_DATA FOR THIS TASK_
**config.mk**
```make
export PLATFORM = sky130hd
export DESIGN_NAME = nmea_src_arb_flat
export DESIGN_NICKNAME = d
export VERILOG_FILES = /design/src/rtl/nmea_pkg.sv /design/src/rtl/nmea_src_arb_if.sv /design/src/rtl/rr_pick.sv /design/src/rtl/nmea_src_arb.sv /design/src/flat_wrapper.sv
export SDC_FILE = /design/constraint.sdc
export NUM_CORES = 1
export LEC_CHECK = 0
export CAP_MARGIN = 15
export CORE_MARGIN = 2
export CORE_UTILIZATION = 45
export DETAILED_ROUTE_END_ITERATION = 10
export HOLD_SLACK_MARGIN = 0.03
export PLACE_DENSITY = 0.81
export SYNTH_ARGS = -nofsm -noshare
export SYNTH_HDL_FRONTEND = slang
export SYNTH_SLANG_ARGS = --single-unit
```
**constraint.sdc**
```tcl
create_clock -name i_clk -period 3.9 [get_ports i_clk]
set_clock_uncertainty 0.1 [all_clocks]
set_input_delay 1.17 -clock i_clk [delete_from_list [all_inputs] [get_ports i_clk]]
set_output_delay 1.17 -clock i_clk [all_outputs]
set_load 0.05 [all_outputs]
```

--

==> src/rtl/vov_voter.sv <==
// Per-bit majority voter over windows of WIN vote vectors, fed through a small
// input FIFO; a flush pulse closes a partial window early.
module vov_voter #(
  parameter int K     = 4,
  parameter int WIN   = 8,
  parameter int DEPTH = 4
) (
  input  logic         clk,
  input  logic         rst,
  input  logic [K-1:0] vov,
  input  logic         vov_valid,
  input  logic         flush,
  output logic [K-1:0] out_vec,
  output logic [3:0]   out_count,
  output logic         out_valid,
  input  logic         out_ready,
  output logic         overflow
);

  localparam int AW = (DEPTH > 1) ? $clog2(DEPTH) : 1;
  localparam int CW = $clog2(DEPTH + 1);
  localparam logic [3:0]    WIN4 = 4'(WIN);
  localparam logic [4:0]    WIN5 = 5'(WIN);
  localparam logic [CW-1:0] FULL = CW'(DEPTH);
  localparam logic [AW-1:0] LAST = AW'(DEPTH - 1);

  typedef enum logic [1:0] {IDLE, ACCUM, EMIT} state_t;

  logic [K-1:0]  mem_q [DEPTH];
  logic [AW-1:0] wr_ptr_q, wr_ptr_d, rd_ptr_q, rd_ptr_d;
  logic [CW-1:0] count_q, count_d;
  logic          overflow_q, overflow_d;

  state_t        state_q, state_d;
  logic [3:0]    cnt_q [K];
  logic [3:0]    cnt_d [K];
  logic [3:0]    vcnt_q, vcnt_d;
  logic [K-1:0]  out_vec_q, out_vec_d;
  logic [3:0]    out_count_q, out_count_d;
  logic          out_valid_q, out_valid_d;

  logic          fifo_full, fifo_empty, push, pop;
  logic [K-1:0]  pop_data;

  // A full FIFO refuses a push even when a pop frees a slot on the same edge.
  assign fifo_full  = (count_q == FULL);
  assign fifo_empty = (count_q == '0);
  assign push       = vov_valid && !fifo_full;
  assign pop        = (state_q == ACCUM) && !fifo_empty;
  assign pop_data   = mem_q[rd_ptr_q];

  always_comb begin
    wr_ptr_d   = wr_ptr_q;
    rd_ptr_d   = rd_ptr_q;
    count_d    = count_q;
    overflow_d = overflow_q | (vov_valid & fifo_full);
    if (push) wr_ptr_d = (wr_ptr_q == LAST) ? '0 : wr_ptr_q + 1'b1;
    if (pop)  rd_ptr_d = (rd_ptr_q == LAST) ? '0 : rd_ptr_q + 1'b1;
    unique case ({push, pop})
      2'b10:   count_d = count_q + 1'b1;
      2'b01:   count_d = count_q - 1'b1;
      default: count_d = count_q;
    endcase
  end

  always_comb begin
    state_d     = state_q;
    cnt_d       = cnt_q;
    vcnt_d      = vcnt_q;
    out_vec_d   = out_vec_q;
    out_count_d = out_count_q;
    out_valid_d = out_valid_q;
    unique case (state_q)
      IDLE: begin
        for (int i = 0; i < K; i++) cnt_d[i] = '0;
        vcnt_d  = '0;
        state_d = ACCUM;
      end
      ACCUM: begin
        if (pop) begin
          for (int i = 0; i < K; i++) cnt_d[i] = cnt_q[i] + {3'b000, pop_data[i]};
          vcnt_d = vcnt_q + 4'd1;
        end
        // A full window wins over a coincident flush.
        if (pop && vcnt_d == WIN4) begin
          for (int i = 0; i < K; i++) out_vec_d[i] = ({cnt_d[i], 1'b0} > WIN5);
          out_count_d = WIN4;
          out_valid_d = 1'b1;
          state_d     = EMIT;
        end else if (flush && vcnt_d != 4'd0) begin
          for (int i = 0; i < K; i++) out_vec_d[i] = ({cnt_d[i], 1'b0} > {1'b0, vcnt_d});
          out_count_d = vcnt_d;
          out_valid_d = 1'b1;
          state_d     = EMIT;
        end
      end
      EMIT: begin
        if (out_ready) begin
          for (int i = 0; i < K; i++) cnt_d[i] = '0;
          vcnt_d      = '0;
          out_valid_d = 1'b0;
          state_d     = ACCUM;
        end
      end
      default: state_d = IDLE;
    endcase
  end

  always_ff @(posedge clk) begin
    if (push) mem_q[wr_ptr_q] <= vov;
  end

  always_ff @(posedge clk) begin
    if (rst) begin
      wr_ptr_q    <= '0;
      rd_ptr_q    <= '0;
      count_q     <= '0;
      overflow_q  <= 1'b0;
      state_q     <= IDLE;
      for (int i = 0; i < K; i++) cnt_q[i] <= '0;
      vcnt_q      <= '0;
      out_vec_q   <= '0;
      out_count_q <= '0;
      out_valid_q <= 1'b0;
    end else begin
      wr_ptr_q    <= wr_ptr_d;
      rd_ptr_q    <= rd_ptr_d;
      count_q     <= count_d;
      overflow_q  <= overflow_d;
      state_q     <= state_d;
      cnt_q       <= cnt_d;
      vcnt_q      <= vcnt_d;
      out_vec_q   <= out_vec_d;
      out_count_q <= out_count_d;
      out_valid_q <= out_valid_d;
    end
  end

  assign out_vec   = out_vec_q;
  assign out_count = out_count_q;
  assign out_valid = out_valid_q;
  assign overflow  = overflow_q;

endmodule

...

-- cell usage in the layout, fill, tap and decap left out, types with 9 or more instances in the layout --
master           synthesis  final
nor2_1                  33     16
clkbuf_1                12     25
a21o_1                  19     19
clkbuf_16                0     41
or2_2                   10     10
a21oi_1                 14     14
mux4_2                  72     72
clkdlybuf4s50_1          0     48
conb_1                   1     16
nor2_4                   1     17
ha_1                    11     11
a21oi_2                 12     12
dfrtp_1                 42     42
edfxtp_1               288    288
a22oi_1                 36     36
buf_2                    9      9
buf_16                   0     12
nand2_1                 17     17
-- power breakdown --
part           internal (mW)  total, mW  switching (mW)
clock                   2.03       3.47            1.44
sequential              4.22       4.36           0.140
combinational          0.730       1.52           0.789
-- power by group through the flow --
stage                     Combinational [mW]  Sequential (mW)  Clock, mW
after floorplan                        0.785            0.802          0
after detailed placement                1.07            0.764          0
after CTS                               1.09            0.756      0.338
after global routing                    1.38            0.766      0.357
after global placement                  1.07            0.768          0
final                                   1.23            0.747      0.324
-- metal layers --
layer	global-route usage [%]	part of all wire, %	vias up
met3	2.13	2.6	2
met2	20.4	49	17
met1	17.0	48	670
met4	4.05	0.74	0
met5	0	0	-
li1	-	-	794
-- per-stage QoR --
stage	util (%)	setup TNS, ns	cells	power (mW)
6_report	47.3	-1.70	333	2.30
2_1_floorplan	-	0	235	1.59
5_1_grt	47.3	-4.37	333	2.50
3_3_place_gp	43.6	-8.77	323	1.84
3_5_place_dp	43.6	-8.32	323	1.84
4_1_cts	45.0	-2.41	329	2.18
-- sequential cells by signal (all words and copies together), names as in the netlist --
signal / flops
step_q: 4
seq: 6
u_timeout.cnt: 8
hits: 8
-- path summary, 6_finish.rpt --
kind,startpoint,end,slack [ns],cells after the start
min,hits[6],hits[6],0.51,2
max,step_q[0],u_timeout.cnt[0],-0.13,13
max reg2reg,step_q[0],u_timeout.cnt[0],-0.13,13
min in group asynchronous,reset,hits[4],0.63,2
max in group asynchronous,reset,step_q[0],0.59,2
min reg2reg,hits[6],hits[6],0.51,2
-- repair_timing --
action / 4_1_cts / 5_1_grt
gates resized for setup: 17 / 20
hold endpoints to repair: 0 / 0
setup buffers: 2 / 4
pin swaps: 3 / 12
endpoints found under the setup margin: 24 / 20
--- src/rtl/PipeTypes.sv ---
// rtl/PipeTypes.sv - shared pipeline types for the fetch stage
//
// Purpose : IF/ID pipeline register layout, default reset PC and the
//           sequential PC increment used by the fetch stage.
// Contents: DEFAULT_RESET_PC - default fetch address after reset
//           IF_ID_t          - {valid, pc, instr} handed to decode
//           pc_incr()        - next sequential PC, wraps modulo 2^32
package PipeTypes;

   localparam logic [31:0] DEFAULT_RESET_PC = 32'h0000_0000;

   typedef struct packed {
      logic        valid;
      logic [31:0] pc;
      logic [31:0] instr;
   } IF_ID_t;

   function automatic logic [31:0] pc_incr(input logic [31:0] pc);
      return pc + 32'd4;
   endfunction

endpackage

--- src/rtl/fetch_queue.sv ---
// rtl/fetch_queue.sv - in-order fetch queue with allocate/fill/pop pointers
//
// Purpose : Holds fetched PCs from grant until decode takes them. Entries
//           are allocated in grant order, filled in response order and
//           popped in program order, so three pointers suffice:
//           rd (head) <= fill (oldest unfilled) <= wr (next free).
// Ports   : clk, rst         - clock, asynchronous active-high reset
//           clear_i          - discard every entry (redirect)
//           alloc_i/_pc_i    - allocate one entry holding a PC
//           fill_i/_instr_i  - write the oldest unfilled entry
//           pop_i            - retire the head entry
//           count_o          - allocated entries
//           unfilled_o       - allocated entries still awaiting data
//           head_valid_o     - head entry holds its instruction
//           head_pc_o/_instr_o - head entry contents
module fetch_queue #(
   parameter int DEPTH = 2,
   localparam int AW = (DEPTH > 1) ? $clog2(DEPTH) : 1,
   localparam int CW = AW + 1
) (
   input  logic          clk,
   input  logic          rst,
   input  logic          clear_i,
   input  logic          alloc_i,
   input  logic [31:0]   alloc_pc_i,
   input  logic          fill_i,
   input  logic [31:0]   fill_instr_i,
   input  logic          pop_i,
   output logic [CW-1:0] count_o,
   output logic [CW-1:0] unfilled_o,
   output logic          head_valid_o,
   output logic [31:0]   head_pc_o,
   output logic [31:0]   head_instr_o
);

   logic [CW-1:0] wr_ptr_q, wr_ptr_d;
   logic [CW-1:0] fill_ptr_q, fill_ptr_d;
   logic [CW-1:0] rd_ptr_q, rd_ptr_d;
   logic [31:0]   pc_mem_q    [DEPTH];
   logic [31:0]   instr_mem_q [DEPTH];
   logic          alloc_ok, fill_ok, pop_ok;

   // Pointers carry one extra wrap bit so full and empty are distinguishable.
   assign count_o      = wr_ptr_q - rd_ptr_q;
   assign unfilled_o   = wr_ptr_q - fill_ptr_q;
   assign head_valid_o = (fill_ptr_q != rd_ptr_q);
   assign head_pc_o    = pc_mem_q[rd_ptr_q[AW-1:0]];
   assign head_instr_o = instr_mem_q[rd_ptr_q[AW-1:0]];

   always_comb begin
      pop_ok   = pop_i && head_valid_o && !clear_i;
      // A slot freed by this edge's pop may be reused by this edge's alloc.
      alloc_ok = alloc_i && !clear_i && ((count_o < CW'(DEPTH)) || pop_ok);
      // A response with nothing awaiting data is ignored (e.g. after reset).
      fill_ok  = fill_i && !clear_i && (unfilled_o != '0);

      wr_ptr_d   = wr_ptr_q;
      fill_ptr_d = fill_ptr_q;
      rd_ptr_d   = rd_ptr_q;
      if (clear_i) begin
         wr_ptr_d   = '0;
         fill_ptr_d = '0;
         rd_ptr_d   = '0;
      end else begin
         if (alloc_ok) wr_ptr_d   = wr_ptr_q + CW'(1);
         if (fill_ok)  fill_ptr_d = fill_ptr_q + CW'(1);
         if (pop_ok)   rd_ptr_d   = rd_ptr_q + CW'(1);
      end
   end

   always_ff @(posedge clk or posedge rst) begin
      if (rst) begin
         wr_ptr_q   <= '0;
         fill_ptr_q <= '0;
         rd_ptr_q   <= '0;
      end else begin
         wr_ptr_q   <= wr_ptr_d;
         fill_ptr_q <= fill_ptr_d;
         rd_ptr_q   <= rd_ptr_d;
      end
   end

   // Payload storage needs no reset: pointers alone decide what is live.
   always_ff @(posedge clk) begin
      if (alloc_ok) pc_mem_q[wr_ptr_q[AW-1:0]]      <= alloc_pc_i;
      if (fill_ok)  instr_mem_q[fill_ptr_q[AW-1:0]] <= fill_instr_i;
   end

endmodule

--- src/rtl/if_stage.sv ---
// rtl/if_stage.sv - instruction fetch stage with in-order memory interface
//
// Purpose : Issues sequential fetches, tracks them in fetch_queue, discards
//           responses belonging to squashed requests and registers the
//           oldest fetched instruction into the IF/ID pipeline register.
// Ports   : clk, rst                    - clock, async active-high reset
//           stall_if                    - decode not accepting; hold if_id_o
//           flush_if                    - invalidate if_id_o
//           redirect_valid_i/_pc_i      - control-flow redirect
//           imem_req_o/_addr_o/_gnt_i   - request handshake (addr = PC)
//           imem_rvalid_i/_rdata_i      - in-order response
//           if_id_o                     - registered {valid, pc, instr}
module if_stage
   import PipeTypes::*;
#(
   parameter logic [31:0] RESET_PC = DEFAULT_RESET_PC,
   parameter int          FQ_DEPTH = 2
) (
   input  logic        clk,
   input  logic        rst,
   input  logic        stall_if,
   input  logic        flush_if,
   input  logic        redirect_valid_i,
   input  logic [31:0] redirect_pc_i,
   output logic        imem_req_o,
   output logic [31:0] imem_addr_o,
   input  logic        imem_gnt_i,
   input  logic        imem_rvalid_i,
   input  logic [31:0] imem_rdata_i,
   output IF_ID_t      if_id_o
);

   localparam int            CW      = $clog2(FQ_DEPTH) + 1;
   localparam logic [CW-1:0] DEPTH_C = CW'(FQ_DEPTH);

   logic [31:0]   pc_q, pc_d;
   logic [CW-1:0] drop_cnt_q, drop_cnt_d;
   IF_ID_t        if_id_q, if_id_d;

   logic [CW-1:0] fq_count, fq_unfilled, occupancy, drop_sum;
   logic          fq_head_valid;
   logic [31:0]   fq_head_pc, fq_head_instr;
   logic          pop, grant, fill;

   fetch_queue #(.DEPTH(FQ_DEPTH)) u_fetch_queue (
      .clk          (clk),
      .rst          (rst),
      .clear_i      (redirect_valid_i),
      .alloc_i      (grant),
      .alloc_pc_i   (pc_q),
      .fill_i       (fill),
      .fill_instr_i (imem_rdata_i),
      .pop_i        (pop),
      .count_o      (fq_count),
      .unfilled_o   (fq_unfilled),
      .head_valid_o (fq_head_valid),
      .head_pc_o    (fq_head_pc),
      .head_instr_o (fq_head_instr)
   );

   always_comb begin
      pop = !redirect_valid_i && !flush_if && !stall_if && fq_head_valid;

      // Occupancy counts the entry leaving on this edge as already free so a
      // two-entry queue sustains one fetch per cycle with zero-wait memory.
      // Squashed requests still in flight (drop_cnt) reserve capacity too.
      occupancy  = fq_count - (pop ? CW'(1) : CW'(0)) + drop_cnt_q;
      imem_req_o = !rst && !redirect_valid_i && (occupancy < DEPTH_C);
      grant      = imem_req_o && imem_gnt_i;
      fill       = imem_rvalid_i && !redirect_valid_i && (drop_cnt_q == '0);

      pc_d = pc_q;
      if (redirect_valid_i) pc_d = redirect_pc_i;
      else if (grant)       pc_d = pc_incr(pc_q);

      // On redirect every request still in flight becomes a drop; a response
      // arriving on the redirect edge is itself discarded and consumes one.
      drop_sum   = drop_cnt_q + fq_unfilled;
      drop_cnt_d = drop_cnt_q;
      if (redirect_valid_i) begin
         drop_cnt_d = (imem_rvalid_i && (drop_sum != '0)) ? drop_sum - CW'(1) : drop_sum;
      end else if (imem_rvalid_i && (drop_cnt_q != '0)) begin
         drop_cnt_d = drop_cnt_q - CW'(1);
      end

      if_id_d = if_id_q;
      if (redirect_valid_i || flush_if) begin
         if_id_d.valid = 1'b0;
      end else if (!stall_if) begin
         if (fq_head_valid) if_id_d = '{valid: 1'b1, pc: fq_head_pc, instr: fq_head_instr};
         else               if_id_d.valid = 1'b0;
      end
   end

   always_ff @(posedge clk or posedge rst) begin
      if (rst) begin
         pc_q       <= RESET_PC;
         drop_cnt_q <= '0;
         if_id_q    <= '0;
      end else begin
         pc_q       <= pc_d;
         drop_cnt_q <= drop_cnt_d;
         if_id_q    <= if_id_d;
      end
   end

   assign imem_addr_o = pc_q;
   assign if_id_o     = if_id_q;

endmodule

_TASK_
Write out only the lines that run from the line containing "kind,startpoint,end,slack [ns],cells after" through the line containing "pin swaps: 3 / 12", both included, exactly as they appear above.

_RESULT_
kind,startpoint,end,slack [ns],cells after the start
min,hits[6],hits[6],0.51,2
max,step_q[0],u_timeout.cnt[0],-0.13,13
max reg2reg,step_q[0],u_timeout.cnt[0],-0.13,13
min in group asynchronous,reset,hits[4],0.63,2
max in group asynchronous,reset,step_q[0],0.59,2
min reg2reg,hits[6],hits[6],0.51,2
-- repair_timing --
action / 4_1_cts / 5_1_grt
gates resized for setup: 17 / 20
hold endpoints to repair: 0 / 0
setup buffers: 2 / 4
pin swaps: 3 / 12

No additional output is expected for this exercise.